Lisa, of course, agonizes over what went wrong after such a wonderful, low-risk pregnancy.  Why did Thor die?  She unflinchingly analyzes her choices and the events that led to Thor’s death.  While she came to believe that Thor might not have died had she planned a hospital birth rather than a home birth, she does not condemn home birth or midwifery care as one might expect after such a catastrophic loss; rather, she condemns the alienation and isolation of home birth midwives in the U.S.; if home birth and home birth midwives were not placed on the fringe by society and the medical community, if midwives were treated as colleagues and invited to collaborate with doctors, it is likely that situations like Lisa’s wouldn’t arise.

“I believe Thor is the statistic for unnecessary death in an out-of-hospital setting.

“I believe someone else’s child is the statistic for unnecessary death in a hospital setting.

“I believe that a single unnecessary death during home birth prompts calls for abolition of out-of-hospital midwifery.  I believe that hundreds of thousands of unnecessary deaths in hospitals prompt suggestions for voluntary reform.  I believe the difference lies in the imbalance of power between hospitals and midwives, not the comparative level of risk of home birth versus hospital care.”

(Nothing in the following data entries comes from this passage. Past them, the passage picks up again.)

`config.mk`:
```
export PLATFORM = sky130hd
export DESIGN_NAME = core_top
export DESIGN_NICKNAME = d
export VERILOG_FILES = /design/src/logic/core_pkg.sv /design/src/logic/alu.sv /design/src/logic/fetch_unit.sv /design/src/logic/insn_queue.sv /design/src/logic/execute_unit.sv /design/src/logic/core_top.sv
export SDC_FILE = /design/constraint.sdc
export NUM_CORES = 1
export LEC_CHECK = 0
export BUFFER_PORTS_ARGS = -buffer_cell sky130_fd_sc_hd__buf_2
export CAP_MARGIN = 20
export CORE_MARGIN = 5
export CORE_UTILIZATION = 35
export CTS_CLUSTER_SIZE = 28
export DETAILED_ROUTE_END_ITERATION = 10
export PLACE_DENSITY_LB_ADDON = 0.08
export SETUP_SLACK_MARGIN = 0.5
export SLEW_MARGIN = 20
export SYNTH_ARGS = -nofsm -noshare
export SYNTH_HDL_FRONTEND = slang
export SYNTH_SLANG_ARGS = --single-unit
```
`constraint.sdc`:
```
create_clock -name clk -period 4.3 [get_ports clk]
set_clock_uncertainty 0.2 [all_clocks]
set_input_delay 0.43 -clock clk [delete_from_list [all_inputs] [get_ports clk]]
set_output_delay 0.43 -clock clk [all_outputs]
set_load 0.1 [all_outputs]
```
`src/logic/core_pkg.sv`:
```
package core_pkg;

    localparam int addr_w = 16;
    localparam int data_w = 8;

    // opcode bytes as seen in program memory
    typedef enum logic [7:0]
    {
        op_nop      = 8'hFF,
        op_ld_a_imm = 8'hB0,
        op_ld_b_imm = 8'hB1,
        op_add_imm  = 8'h02,
        op_sub_imm  = 8'h12,
        op_and_imm  = 8'h22,
        op_or_imm   = 8'h2A,
        op_xor_imm  = 8'h32,
        op_inc_a    = 8'h80,
        op_dec_a    = 8'h88,
        op_jrs      = 8'hF1,
        op_jrl      = 8'hF3,
        op_st_a     = 8'hB4,
        op_st_b     = 8'hB5
    } opcode_e;

    // taken from the low three bits of the condition byte of a jump
    typedef enum logic [2:0]
    {
        cond_always    = 3'd0,
        cond_carry     = 3'd1,
        cond_non_carry = 3'd2,
        cond_zero      = 3'd3,
        cond_non_zero  = 3'd4,
        cond_minus     = 3'd5,
        cond_plus      = 3'd6
    } cond_e;

    typedef enum logic [2:0]
    {
        alu_add,
        alu_sub,
        alu_and,
        alu_or,
        alu_xor,
        alu_inc,
        alu_dec
    } alu_op_e;

    typedef struct packed
    {
        logic z;
        logic c;
        logic v;
        logic n;
    } flags_t;

    typedef struct packed
    {
        opcode_e           opcode;
        cond_e             cond;
        logic [15:0]       imm;
        logic [addr_w-1:0] next_pc;
    } insn_t;

    typedef struct packed
    {
        logic              valid;
        logic [addr_w-1:0] target;
    } redirect_t;

    typedef struct packed
    {
        logic              valid;
        logic [addr_w-1:0] addr;
        logic [data_w-1:0] data;
    } store_t;

    // jumps carry a condition byte ahead of their offset
    function automatic logic [2:0] insn_length(input logic [data_w-1:0] opcode_byte);
        logic [2:0] len;
        case (opcode_byte)
            op_ld_a_imm, op_ld_b_imm, op_add_imm, op_sub_imm,
            op_and_imm, op_or_imm, op_xor_imm:
                len = 3'd2;
            op_jrs, op_st_a, op_st_b:
                len = 3'd3;
            op_jrl:
                len = 3'd4;
            default:
                len = 3'd1;
        endcase
        return len;
    endfunction

endpackage

```
`src/logic/alu.sv`:
```
`timescale 1ns/1ns

module alu
(
    input  core_pkg::alu_op_e              op,
    input  logic [core_pkg::data_w-1:0]    a,
    input  logic [core_pkg::data_w-1:0]    b,
    input  logic                           carry_in,
    output logic [core_pkg::data_w-1:0]    result,
    output core_pkg::flags_t               flags
);
    import core_pkg::*;

    logic [data_w:0] wide;

    always_comb
    begin
        wide    = '0;
        result  = '0;
        flags.c = carry_in;
        flags.v = 1'b0;
        case (op)
            alu_add:
            begin
                wide    = {1'b0, a} + {1'b0, b};
                result  = wide[data_w-1:0];
                flags.c = wide[data_w];
                flags.v = (a[7] == b[7]) && (result[7] != a[7]);
            end
            alu_sub:
            begin
                // the ninth bit is the borrow
                wide    = {1'b0, a} - {1'b0, b};
                result  = wide[data_w-1:0];
                flags.c = wide[data_w];
                flags.v = (a[7] != b[7]) && (result[7] != a[7]);
            end
            alu_and:
                result = a & b;
            alu_or:
                result = a | b;
            alu_xor:
                result = a ^ b;
            alu_inc:
            begin
                result  = a + 1'b1;
                flags.v = (a == 8'h7F);
            end
            default:
            begin
                result  = a - 1'b1;
                flags.v = (a == 8'h80);
            end
        endcase
        flags.z = (result == '0);
        flags.n = result[7];
    end

endmodule

```
`src/logic/fetch_unit.sv`:
```
`timescale 1ns/1ns

module fetch_unit
(
    input  logic                          clk,
    input  logic                          reset,
    output logic                          imem_req,
    output logic [core_pkg::addr_w-1:0]   imem_addr,
    input  logic [core_pkg::data_w-1:0]   imem_data,
    input  core_pkg::redirect_t           redirect,
    output core_pkg::insn_t               fetch_insn,
    output logic                          fetch_valid,
    input  logic                          fetch_ready
);
    import core_pkg::*;

    typedef enum logic [1:0]
    {
        st_first,
        st_operand,
        st_full
    } state_e;

    state_e state;
    logic [addr_w-1:0] pc;
    logic [addr_w-1:0] pend_addr;
    logic pend;
    logic pend_tag;
    logic epoch;
    logic fetch_en;
    logic [2:0] got;
    logic [2:0] len;
    logic [2:0] new_len;
    logic byte_in;
    logic last_byte;
    logic is_jump;
    logic [2:0] imm_lo_idx;
    insn_t rec;

    // a byte only counts if its request was made in the current epoch
    assign byte_in = pend && (pend_tag == epoch);
    assign new_len = insn_length(imem_data);
    assign last_byte = byte_in &&
        ((state == st_first && new_len == 3'd1) ||
         (state == st_operand && 3'(got + 3'd1) == len));

    // no request while the final byte of a record is on its way in
    assign imem_req = fetch_en && ((state == st_full) ? fetch_ready : !last_byte);
    assign imem_addr = pc;

    assign is_jump = (rec.opcode == op_jrs) || (rec.opcode == op_jrl);
    assign imm_lo_idx = is_jump ? 3'd2 : 3'd1;

    assign fetch_valid = (state == st_full);
    assign fetch_insn = rec;

    always_ff @(posedge clk or posedge reset)
    begin
        if (reset)
        begin
            state    <= st_first;
            pc       <= '0;
            pend     <= 1'b0;
            pend_tag <= 1'b0;
            epoch    <= 1'b0;
            fetch_en <= 1'b0;
            got      <= '0;
            len      <= '0;
        end
        else
        begin
            fetch_en <= 1'b1;
            pend     <= imem_req;
            pend_tag <= epoch;
            if (imem_req)
                pc <= pc + 1'b1;

            if (redirect.valid)
            begin
                pc    <= redirect.target;
                epoch <= ~epoch;
                state <= st_first;
                got   <= '0;
            end
            else
            begin
                case (state)
                    st_first:
                        if (byte_in)
                        begin
                            len   <= new_len;
                            got   <= 3'd1;
                            state <= (new_len == 3'd1) ? st_full : st_operand;
                        end
                    st_operand:
                        if (byte_in)
                        begin
                            got <= got + 3'd1;
                            if (3'(got + 3'd1) == len)
                                state <= st_full;
                        end
                    default:
                        if (fetch_ready)
                            state <= st_first;
                endcase
            end
        end
    end

    always_ff @(posedge clk)
    begin
        if (imem_req)
            pend_addr <= pc;

        if (byte_in)
        begin
            rec.next_pc <= pend_addr + 1'b1;
            if (state == st_first)
            begin
                rec.opcode <= opcode_e'(imem_data);
                rec.cond   <= cond_always;
                rec.imm    <= '0;
            end
            else if (is_jump && got == 3'd1)
                rec.cond <= cond_e'(imem_data[2:0]);
            else if (got == imm_lo_idx)
                rec.imm[7:0] <= imem_data;
            else
                rec.imm[15:8] <= imem_data;
        end
    end

endmodule

```
`src/logic/insn_queue.sv`:
```
`timescale 1ns/1ns

module insn_queue
#(
    parameter int queue_depth = 4
)
(
    input  logic                 clk,
    input  logic                 reset,
    input  core_pkg::insn_t      fetch_insn,
    input  logic                 fetch_valid,
    output logic                 fetch_ready,
    output core_pkg::insn_t      exec_insn,
    output logic                 exec_valid,
    input  logic                 exec_ready,
    input  core_pkg::redirect_t  redirect
);
    import core_pkg::*;

    localparam int ptr_w = $clog2(queue_depth);

    insn_t mem [queue_depth];
    logic [ptr_w-1:0] rd_ptr;
    logic [ptr_w-1:0] wr_ptr;
    logic [ptr_w:0] count;
    logic wr_en;
    logic rd_en;

    assign fetch_ready = (count != (ptr_w + 1)'(queue_depth));
    assign exec_valid = (count != '0);
    assign exec_insn = mem[rd_ptr];

    assign wr_en = fetch_valid && fetch_ready;
    assign rd_en = exec_valid && exec_ready;

    always_ff @(posedge clk or posedge reset)
    begin
        if (reset)
        begin
            rd_ptr <= '0;
            wr_ptr <= '0;
            count  <= '0;
        end
        else if (redirect.valid)
        begin
            // everything queued behind a taken jump is on the wrong path
            rd_ptr <= '0;
            wr_ptr <= '0;
            count  <= '0;
        end
        else
        begin
            if (wr_en)
                wr_ptr <= wr_ptr + 1'b1;
            if (rd_en)
                rd_ptr <= rd_ptr + 1'b1;
            count <= count + (ptr_w + 1)'(wr_en) - (ptr_w + 1)'(rd_en);
        end
    end

    always_ff @(posedge clk)
    begin
        if (wr_en)
            mem[wr_ptr] <= fetch_insn;
    end

endmodule

```
`src/logic/execute_unit.sv`:
```
`timescale 1ns/1ns

module execute_unit
(
    input  logic                 clk,
    input  logic                 reset,
    input  core_pkg::insn_t      exec_insn,
    input  logic                 exec_valid,
    output logic                 exec_ready,
    output core_pkg::redirect_t  redirect,
    output core_pkg::store_t     mem_store
);
    import core_pkg::*;

    // SC bit positions as on the S1C88, interrupt mask bits sit above N
    localparam int sc_z = 0;
    localparam int sc_c = 1;
    localparam int sc_v = 2;
    localparam int sc_n = 3;

    logic [data_w-1:0] reg_a;
    logic [data_w-1:0] reg_b;
    logic [7:0] sc;
    alu_op_e alu_op;
    logic [data_w-1:0] alu_result;
    flags_t alu_flags;
    logic cond_true;
    logic is_jump;
    logic [addr_w-1:0] offset;
    logic store_valid;
    logic [addr_w-1:0] store_addr;
    logic [data_w-1:0] store_data;

    assign exec_ready = 1'b1;

    always_comb
    begin
        case (exec_insn.opcode)
            op_sub_imm: alu_op = alu_sub;
            op_and_imm: alu_op = alu_and;
            op_or_imm:  alu_op = alu_or;
            op_xor_imm: alu_op = alu_xor;
            op_inc_a:   alu_op = alu_inc;
            op_dec_a:   alu_op = alu_dec;
            default:    alu_op = alu_add;
        endcase
    end

    alu alu_i
    (
        .op       (alu_op),
        .a        (reg_a),
        .b        (exec_insn.imm[7:0]),
        .carry_in (sc[sc_c]),
        .result   (alu_result),
        .flags    (alu_flags)
    );

    always_comb
    begin
        case (exec_insn.cond)
            cond_always:    cond_true = 1'b1;
            cond_carry:     cond_true = sc[sc_c];
            cond_non_carry: cond_true = !sc[sc_c];
            cond_zero:      cond_true = sc[sc_z];
            cond_non_zero:  cond_true = !sc[sc_z];
            cond_minus:     cond_true = sc[sc_n];
            cond_plus:      cond_true = !sc[sc_n];
            default:        cond_true = 1'b0;
        endcase
    end

    // the short form sign-extends its offset, the long form wraps at 16 bits
    assign is_jump = (exec_insn.opcode == op_jrs) || (exec_insn.opcode == op_jrl);
    assign offset = (exec_insn.opcode == op_jrs) ?
        {{8{exec_insn.imm[7]}}, exec_insn.imm[7:0]} : exec_insn.imm;

    assign redirect.valid = exec_valid && is_jump && cond_true;
    assign redirect.target = exec_insn.next_pc + offset;

    assign mem_store = '{valid: store_valid, addr: store_addr, data: store_data};

    always_ff @(posedge clk or posedge reset)
    begin
        if (reset)
        begin
            reg_a       <= '0;
            reg_b       <= '0;
            sc          <= 8'hC0;
            store_valid <= 1'b0;
        end
        else
        begin
            store_valid <= exec_valid &&
                ((exec_insn.opcode == op_st_a) || (exec_insn.opcode == op_st_b));
            if (exec_valid)
            begin
                case (exec_insn.opcode)
                    op_ld_a_imm:
                        reg_a <= exec_insn.imm[7:0];
                    op_ld_b_imm:
                        reg_b <= exec_insn.imm[7:0];
                    op_add_imm, op_sub_imm:
                    begin
                        reg_a    <= alu_result;
                        sc[sc_z] <= alu_flags.z;
                        sc[sc_c] <= alu_flags.c;
                        sc[sc_v] <= alu_flags.v;
                        sc[sc_n] <= alu_flags.n;
                    end
                    op_and_imm, op_or_imm, op_xor_imm:
                    begin
                        reg_a    <= alu_result;
                        sc[sc_z] <= alu_flags.z;
                        sc[sc_n] <= alu_flags.n;
                    end
                    op_inc_a, op_dec_a:
                    begin
                        reg_a    <= alu_result;
                        sc[sc_z] <= alu_flags.z;
                    end
                    default:
                    begin
                    end
                endcase
            end
        end
    end

    always_ff @(posedge clk)
    begin
        if (exec_valid)
        begin
            store_addr <= exec_insn.imm;
            store_data <= (exec_insn.opcode == op_st_b) ? reg_b : reg_a;
        end
    end

endmodule

```
`src/logic/core_top.sv`:
```
`timescale 1ns/1ns

module core_top
#(
    parameter int queue_depth = 4
)
(
    input  logic                          clk,
    input  logic                          reset,
    output logic                          imem_req,
    output logic [core_pkg::addr_w-1:0]   imem_addr,
    input  logic [core_pkg::data_w-1:0]   imem_data,
    output core_pkg::store_t              mem_store
);
    import core_pkg::*;

    insn_t fetch_insn;
    logic fetch_valid;
    logic fetch_ready;
    insn_t exec_insn;
    logic exec_valid;
    logic exec_ready;
    redirect_t redirect;

    fetch_unit fetch_i
    (
        .clk         (clk),
        .reset       (reset),
        .imem_req    (imem_req),
        .imem_addr   (imem_addr),
        .imem_data   (imem_data),
        .redirect    (redirect),
        .fetch_insn  (fetch_insn),
        .fetch_valid (fetch_valid),
        .fetch_ready (fetch_ready)
    );

    insn_queue #(.queue_depth(queue_depth)) queue_i
    (
        .clk         (clk),
        .reset       (reset),
        .fetch_insn  (fetch_insn),
        .fetch_valid (fetch_valid),
        .fetch_ready (fetch_ready),
        .exec_insn   (exec_insn),
        .exec_valid  (exec_valid),
        .exec_ready  (exec_ready),
        .redirect    (redirect)
    );

    execute_unit exec_i
    (
        .clk        (clk),
        .reset      (reset),
        .exec_insn  (exec_insn),
        .exec_valid (exec_valid),
        .exec_ready (exec_ready),
        .redirect   (redirect),
        .mem_store  (mem_store)
    );

endmodule

```
# --- Word level (Yosys, flattened, before mapping) ---
# Memory sizes are Yosys's and may differ from the RTL's.
# Cells that the tools add are included.
op_classes:
  n_eq_ne: 50
  add_sub_neg: 12
  n_reduce_logical: 49
  muxes: 34
  bitwise_logic: 5
ops:
  columns: ["op", "n"]
  rows:
  - ["$eq 8x8->1 const B", 16]
  - ["$mux 16", 4]
  - ["$eq 8x6->1 const B", 6]
  - ["$pmux 8 s6", 1]
  - ["$add 16x1->16 const B", 2]
  - ["$mux 8", 3]
  - ["$mux 2", 11]
  - ["$pmux 3 s6", 1]
  - ["$add 16x16->16", 1]
  - ["$eq 8x2->1 const B", 2]
  - ["$eq 8x5->1 const B", 2]
  - ["$pmux 8 s2", 1]
  - ["$eq 3x3->1 const B", 5]
  - ["$mux 3", 5]
  - ["$reduce_and 3->1", 5]
  - ["$reduce_bool 2->1", 7]
  - ["$reduce_or 7->1", 2]
  - ["$eq 3x1->1 const B", 4]
  - ["$eq 3x2->1 const B", 4]
  - ["$reduce_and 2->1", 6]
  - ["$logic_and 1x1->1", 10]
  - ["$add 8x8->9", 1]
  - ["$pmux 3 s3", 1]
  - ["$sub 8x8->9", 1]
  - ["other kinds (34)", 49]
totals:
  ramBits: 172
  n_memories: 1
  ff_bits: 138
  output_inout_bits: 42
  word_cells: 176
memory_table:
  columns: ["memory", "depth", "word_bits", "read_ports", "rd_ports_with_merged_regs", "write_ports", "line_no", "text"]
  rows:
  - ["queue_i.mem", 4, 43, 1, 0, 1, "insn_queue.sv:22", "insn_t mem [queue_depth];"]

# --- Depth between registers and ports, before layout ---
# Gate-level depths: netlist of run 1.
depth:
  depth_word: 12
  ltp_mapped: 17
  mapped_depth_nobuf: 14

# --- Hierarchy ---
# A second synthesis of run 1 with hierarchy kept.
hier_totals:
  hier_cells: 1118
  area_unflattened_um2: 15209.6
modules_own_cells:
  columns: ["module", "seq_area_each_um2", "instances", "cells_per_inst", "area_per_inst_um2"]
  rows:
  - ["insn_queue", 5340.1, 1, 271, 6730.2]
  - ["fetch_unit", 2472.4, 1, 331, 4013.8]
  - ["execute_unit", 1221.2, 1, 263, 2737.6]
  - ["alu", 0.0, 1, 253, 1727.9]

# --- Least setup slack after synthesis of run 1 ---
# OpenSTA, ideal clock, no wires.
synth_path:
  path_type: "register -> register"
  from: "register queue_i.rd_ptr[0]"
  to: "register fetch_i.pc[15], in the netlist fetch_i.imem_addr[15]"
  t_arrival_ns: 4.247
  t_required_ns: 4.013
  setup_ns: 0.087
  path_slack_ns: -0.234
  stages_incl_launch_ff: 16
  period_less_slack_ns: 4.534
  path_cell_list: "dfrtp_1 -> buf_6 -> buf_2 -> buf_2 -> buf_1 -> mux4_2 -> ha_1 -> a21o_1 -> a21o_1 -> a2111o_1 -> nand2_1 -> o2111ai_1 -> a41oi_1 -> o21bai_1 -> a41o_1 -> a211oi_2"
synth_via:
  elab_chain_len: 6
  elab_cells_between_ends: 18
  classes_between: "add/sub: 1; eq/ne: 8; mux: 3; reduce/logical: 5; memory: 1"
synth_lines:
  columns: ["item", "line_no", "text"]
  rows:
  - ["start, declared", "insn_queue.sv:23", "logic [ptr_w-1:0] rd_ptr;"]
  - ["start signal, assigned", "insn_queue.sv:56", "rd_ptr <= rd_ptr + 1'b1;"]
  - ["$mem_v2 4x43 (*)", null, null]
  - ["parallel branches: the longest is 5 deep, another holds $add 16x16->16", null, null]
  - ["end signal, assigned", "fetch_unit.sv:76", "pc <= pc + 1'b1;"]
  - ["end signal, assigned", "fetch_unit.sv:80", "pc <= redirect.target;"]
  - ["end, declared", "fetch_unit.sv:25", "logic [addr_w-1:0] pc;"]
# Mark *: on every way between the ends.
# A chain may end at the register's enable or synchronous reset.

# --- Worst setup path in the final report of run 1 ---
layout_path:
  from: "register queue_i.rd_ptr[0]"
  to: "register exec_i.sc[0]"
layout_via:
  elab_chain_len: 6
  elab_cells_between_ends: 24
  classes_between: "add/sub: 2; eq/ne: 12; mux: 2; bitwise: 3; reduce/logical: 4; memory: 1"
layout_lines:
  columns: ["item", "line_no", "text"]
  rows:
  - ["$mem_v2 4x43 (*)", null, null]
  - ["$eq 8x8->1 (tied with other cells)", "execute_unit.sv:38, execute_unit.sv:98", null]
  - ["$pmux 3 s6", "execute_unit.sv:38", "case (exec_insn.opcode)"]
  - ["$eq 3x3->1 (tied with other cells)", "alu.sv:22", "case (op)"]
  - ["$pmux 8 s6", "alu.sv:22", null]
  - ["$logic_not 8->1", "alu.sv:55", "flags.z = (result == '0);"]
  - ["end signal, assigned by index", "execute_unit.sv:106", "sc[sc_z] <= alu_flags.z;"]
  - ["end signal, assigned by index", "execute_unit.sv:107", "sc[sc_c] <= alu_flags.c;"]
  - ["end signal, assigned by index", "execute_unit.sv:108", "sc[sc_v] <= alu_flags.v;"]
  - ["end, declared", "execute_unit.sv:23", "logic [7:0] sc;"]
# Every way passes the cells marked *; elsewhere a longest branch is shown, timed or not.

Lisa contacted me a few months ago and asked me to read and review her book (I have to say, I am so incredibly fortunate to have the opportunity to “meet” some wonderful authors this way; Theresa Shea and George Estreich also come to mind), and gave me a synopsis, so I knew going in what the gist of her memoir was.  To be honest, I was a little scared to read it; I expected it to be morbid and maybe even macabre.  It is decidedly neither morbid nor macabre, although it surely takes the reader out of a comfort zone.  On a personal level, this book moved me in so many ways: aside from sharing a name with the author, we share religious views, and I, too, chose home birth (three times) and gave birth to a baby at an advanced age (44).  I can’t help but feel a connection to Lisa and her story, though I’ve never lost a child.

Searingly honest, gripping, and articulately emotional, this is a story that needs to be told – and a story that needs to be read.